Background: an optimization exercise with open tools, aiming at small area, a short achievable clock period and few clock cycles per item. Do not read the settings as production practice.
In this exercise RTL edits were held to simulation tests only and were not proved equivalent to the original.

## run 1
==> flow/design.v <==
package tea_pkg;
    typedef logic [31:0] word_t;
    localparam word_t tea_delta = 32'h9e3779b9;
    function automatic logic [1023:0] sum_table();
        logic [1023:0] t;
        word_t s;
        s = '0;
        for (int j = 0; j < 32; j++) begin
            s = s + tea_delta;
            t[j*32 +: 32] = s;
        end
        sum_table = t;
    endfunction
    localparam logic [1023:0] sum_tab = sum_table();
    function automatic logic [32:0] add32(input word_t a, input word_t b, input logic cin);
        word_t pp, gg, p0, g0, c;
        int    j;
        p0 = a ^ b;
        g0 = a & b;
        pp = p0;
        gg = g0;
        gg[0] = gg[0] | (pp[0] & cin);
        for (int l = 0; l < 5; l++) begin
            for (int i = 31; i >= 0; i--) begin
                if (l == 0 && i == 1) begin
                    gg[i] = g0[1] | ((p0[1] & a[0]) & b[0]) | ((p0[1] & p0[0]) & cin);
                    pp[i] = p0[1] & p0[0];
                end else if (l > 0 && i == (1 << l)) begin
                    gg[i] = g0[i] | (p0[i] & g0[i - 1]) | (p0[i] & p0[i - 1] & gg[i - 2]);
                    pp[i] = p0[i] & p0[i - 1] & pp[i - 2];
                end else if ((i >> l) & 1) begin
                    j = ((i >> l) << l) - 1;
                    gg[i] = gg[i] | (pp[i] & gg[j]);
                    pp[i] = pp[i] & pp[j];
                end
            end
        end
        c = {gg[30:0], cin};
        add32 = {gg[31], p0 ^ c};
    endfunction
endpackage
`timescale 1ns/1ps
module crypt_machine #(
    parameter int data_in_w = 32,
    parameter int rounds    = 32
) (
    input  logic                  clk,
    input  logic                  resetn,
    input  logic [data_in_w-1:0]  data_in,
    input  logic                  go,
    input  logic                  decrypt,
    output logic                  done,
    output tea_pkg::word_t        display
);
    logic            s_load;       
    logic            s_load_rel;   
    logic            s_wait_op;    
    logic            s_run;        
    logic            s_wait_dec;   
    logic            s_wait_clr;   
    logic            s_clr_rel;    
    logic            s_start;      
    logic            op_dec;       
    logic            running;      
    logic [2:0]      widx;
    logic            dec;        
    logic [6:0]      t;          
    tea_pkg::word_t  p, q;
    tea_pkg::word_t  r0, r1, r2, r3;
    tea_pkg::word_t  g;          
    logic            cin;
    tea_pkg::word_t  s;          
    logic press_enc, press_dec;
    assign press_enc = s_wait_op && go;
    assign press_dec = (s_wait_op && !go && decrypt) || (s_wait_dec && decrypt);
    logic start_enc, start_dec, start;
    assign start     = s_start;
    assign start_enc = s_start && !op_dec;
    assign start_dec = s_start && op_dec;
    logic last;
    assign last = running && t[6];
    tea_pkg::word_t nw;
    logic           ovf;
    assign {ovf, nw} = tea_pkg::add32(p, g, cin);
    logic [27:0] a_x, a_y, a_z, a_s, a_c;
    logic [32:0] a_sum;
    assign a_x   = p[27:0];
    assign a_y   = g[27:0];
    assign a_z   = r0[31:4];
    assign a_s   = a_x ^ a_y ^ a_z;
    assign a_c   = (a_x & a_y) | (a_x & a_z) | (a_y & a_z);
    assign a_sum = tea_pkg::add32({4'd0, a_s}, {4'd0, a_c[26:0], cin}, 1'b0);
    tea_pkg::word_t b_s, b_c;
    logic [32:0]    b_sum;
    assign b_s   = p ^ g ^ s;
    assign b_c   = (p & g) | (p & s) | (g & s);
    assign b_sum = tea_pkg::add32(b_s, {b_c[30:0], cin}, 1'b0);
    tea_pkg::word_t c_z, c_s, c_c;
    logic [32:0]    c_sum;
    logic           c27;
    assign c_z   = {r1[26:0], 5'd0};
    assign c_s   = p ^ g ^ c_z;
    assign c_c   = (p & g) | (p & c_z) | (g & c_z);
    assign c_sum = tea_pkg::add32(c_s, {c_c[30:0], cin}, 1'b0);
    assign c27   = ovf ? (c_c[31] && c_sum[32]) : (c_c[31] || c_sum[32]);
    logic [4:0] r1_hi, r1_hi1;
    assign r1_hi  = r1[31:27];
    assign r1_hi1 = r1[31:27] + 5'd1;
    tea_pkg::word_t f_lo, g_nx;
    logic [4:0]     x_hi, g_hi0, g_hi1;
    assign f_lo  = {a_sum[27:0], r0[3:0]} ^ b_sum[31:0] ^ {5'd0, c_sum[31:5]};
    assign x_hi  = f_lo[31:27] ^ {5{dec}};
    assign g_hi0 = (x_hi ^ r1_hi)  & {5{m_n}};
    assign g_hi1 = (x_hi ^ r1_hi1) & {5{m_n}};
    assign g_nx  = {c27 ? g_hi1 : g_hi0, (f_lo[26:0] ^ {27{dec}}) & {27{m_n}}};
    logic       dec_n, m_n;
    assign dec_n = start ? start_dec : (running ? dec : 1'b1);
    assign m_n   = start ? start_dec : (running && (!dec || (t[5:0] != 6'd63)));
    logic [4:0] jh, sidx;
    assign jh   = t[5:1] + {4'd0, dec | t[0]};
    assign sidx = running ? (jh ^ {5{dec}}) : 5'd31;
    always_ff @(posedge clk) begin
        g    <= g_nx;
        cin  <= m_n && dec;
        s    <= start_enc ? tea_pkg::tea_delta : tea_pkg::sum_tab[sidx*32 +: 32];
    end
    logic load_q, load_p;
    assign load_q = s_load && (widx <= 3'd1);
    assign load_p = s_load_rel && (widx == 3'd0);
    logic rot, load_r2, load_r3;
    assign rot     = start || running ||
                     (s_load_rel && !go && ((widx == 3'd3) || (widx == 3'd5)));
    assign load_r2 = s_load && ((widx == 3'd2) || (widx == 3'd4));
    assign load_r3 = s_load && ((widx == 3'd3) || (widx == 3'd5));
    always_ff @(posedge clk) begin
        if (load_q || running || start) begin
            q <= load_q ? data_in : nw;
        end
        if (load_p || running || start) begin
            p <= q;
        end
        if (rot) begin
            r0 <= r2;
            r1 <= r3;
        end
        if (rot || load_r2) begin
            r2 <= load_r2 ? data_in : r0;
        end
        if (rot || load_r3) begin
            r3 <= load_r3 ? data_in : r1;
        end
    end
    logic last_word;
    assign last_word = (widx == 3'd5);
    always_ff @(posedge clk) begin
        if (!resetn) begin
            s_load     <= 1'b1;
            s_load_rel <= 1'b0;
            s_wait_op  <= 1'b0;
            s_start    <= 1'b0;
            s_run      <= 1'b0;
            s_wait_dec <= 1'b0;
            s_wait_clr <= 1'b0;
            s_clr_rel  <= 1'b0;
            running    <= 1'b0;
            widx       <= '0;
            done       <= 1'b0;
        end else begin
            s_load     <= (s_load && !go) || (s_load_rel && !go && !last_word) ||
                          (s_clr_rel && !go);
            s_load_rel <= (s_load || s_load_rel) && go;
            s_wait_op  <= (s_load_rel && !go && last_word) ||
                          (s_wait_op && !go && !decrypt);
            s_start    <= press_enc || press_dec;
            s_run      <= s_start || (s_run && !done);
            s_wait_dec <= (s_run && done && !dec) || (s_wait_dec && !decrypt && !go);
            s_wait_clr <= (s_run && done && dec) || (s_wait_clr && !go);
            s_clr_rel  <= (s_wait_dec && !decrypt && go) || ((s_wait_clr || s_clr_rel) && go);
            running    <= start || (running && !t[6]);
            done       <= last;
            if (s_load_rel && !go) begin
                widx <= widx + 3'd1;
            end else if (s_clr_rel && !go) begin
                widx <= '0;
            end
        end
    end
    always_ff @(posedge clk) begin
        op_dec <= press_dec;
        dec <= dec_n;
        if (start) begin
            t <= '0;
        end else if (running) begin
            t <= t + 7'd1;
        end
    end
    always_ff @(posedge clk) begin
        if (!resetn || s_clr_rel) begin
            display <= '0;
        end else if (last) begin
            display <= {nw[15:0], q[15:0]};
        end
    end
endmodule
Settings: LEC_CHECK=0, CAP_MARGIN=20, CORE_MARGIN=2, CORE_UTILIZATION=50, CTS_CLUSTER_DIAMETER=100, CTS_CLUSTER_SIZE=24, PLACE_DENSITY=0.7, SLEW_MARGIN=20; clock period 12.0 ns.
standard.sh (not shown) runs the stock make flow with config.mk's settings and CLKGATE_MAP_FILE= SYNTH_SCRIPT=/design/flow/synth_recipe.tcl, a recipe that flattens the netlist after the stock synthesis.
==> flow/flow/run.sh <==
#!/bin/bash
set -euo pipefail
export SETUP_SLACK_MARGIN=8.6
export BUFFER_PORTS_ARGS="-buffer_cell sky130_fd_sc_hd__buf_4"
bash standard.sh MATCH_CELL_FOOTPRINT=0 finish > standard.log 2>&1
Run 1 has completed all stages; timing, DRC and antenna checks passed.
Testbench counts of run 1, summed over its fixed seeds: cycles 7,848, ops 96.
Input changes introduced in run 2 (baseline for comparison: run 1):
==> flow/flow/run.sh <==
#!/bin/bash
set -euo pipefail
export SETUP_SLACK_MARGIN=8.3
export BUFFER_PORTS_ARGS="-buffer_cell sky130_fd_sc_hd__buf_4"
bash standard.sh MATCH_CELL_FOOTPRINT=0 finish > standard.log 2>&1
-- flow/config.mk --
<<< run 1, line 7
export LEC_CHECK = 0
export CAP_MARGIN = 20
>>> run 2, line 7
export LEC_CHECK = 0
export ABC_AREA = 1
export CAP_MARGIN = 20
Notes after the runs:
Looking at synthesized netlist net count, run 2 sits 587 above run 1.
Buffering overhead on run 2 is down relative to run 1.
Iteration count of the initial detailed-routing pass: run 2 lower than run 1
Against run 1 as the reference, run 2 delivers a higher global-route usage.
Against run 1 as the reference, run 2 delivers a higher number of clock buffers in the layout.
#### Input delta (run 3 over run 2)
==> flow/flow/run.sh <==
#!/bin/bash
set -euo pipefail
export SETUP_SLACK_MARGIN=8.2
export BUFFER_PORTS_ARGS="-buffer_cell sky130_fd_sc_hd__buf_4"
bash standard.sh MATCH_CELL_FOOTPRINT=0 finish > standard.log 2>&1
-- flow/config.mk --
<<< run 2, line 7
export LEC_CHECK = 0
export ABC_AREA = 1
export CAP_MARGIN = 20
>>> run 3, line 7
export LEC_CHECK = 0
export CAP_MARGIN = 20
Results
- Run 3 reports its start point of the critical path as go while run 2 reports done.
- Met1 track demand over resource in global routing: lower on run 3
- The run showing the greater data-path buffer share of cell area in the final layout is run 3.
- Of run 3 and run 2, run 2 shows the higher number of core rows, with run 3 below it.
- Post-synthesis area per instance, run 3 vs run 2: up by more than a quarter
- Cmp run 3 and run 2 / basic-gate share of the synthesized area counting and, or, nand and nor cells / higher: run 2
- Per the comparison of run 3 with run 2, setup slack fell by 0.16 ns; multi-input logic portion of the cell area rose by 1.2 points.
- Comparing the two runs side by side, run 3 comes out ahead of run 2 on switching component of the power.

-- afterwards: timing with drivers on the ports --
The flow's constraints put no driver on any port. The routed layouts listed below were extracted and timed again, unchanged, in two steps.
Step 1 (the two cells are an assumption about what drives the block):
set clk [get_ports {clk}]
set_driving_cell -lib_cell sky130_fd_sc_hd__clkbuf_16 $clk
set_driving_cell -lib_cell sky130_fd_sc_hd__buf_2 [delete_from_list [all_inputs] $clk]
Step 2 times the ports against the registers' clock, not the clock port: input delays grow and output delays shrink by t, the midpoint of the rising clock arrivals with the driver on.
Slacks: ideal ports / drivers / drivers and shift; pairs: ideal ports / drivers.
| run | shift t [ns] | slack for setup (ns) | worst register clock-pin slew, ns |
|---|---|---|---|
| run 1 | 0.588 | 8.503 / 8.503 / 8.130 | 0.11 / 0.11 |
| run 2 | 0.583 | 8.455 / 8.402 / 8.021 | 0.10 / 0.10 |
| run 3 | 0.578 | 8.295 / 8.325 / 7.747 | 0.11 / 0.11 |
After both steps setup and hold are still met in every run listed. The setup slack of run 3, which loses most, moves by +0.030 ns with the drivers and by -0.548 ns with both steps.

Exercise details
Write the number of lines in the listing above that contain the word "done". No other text should appear.

Response below
7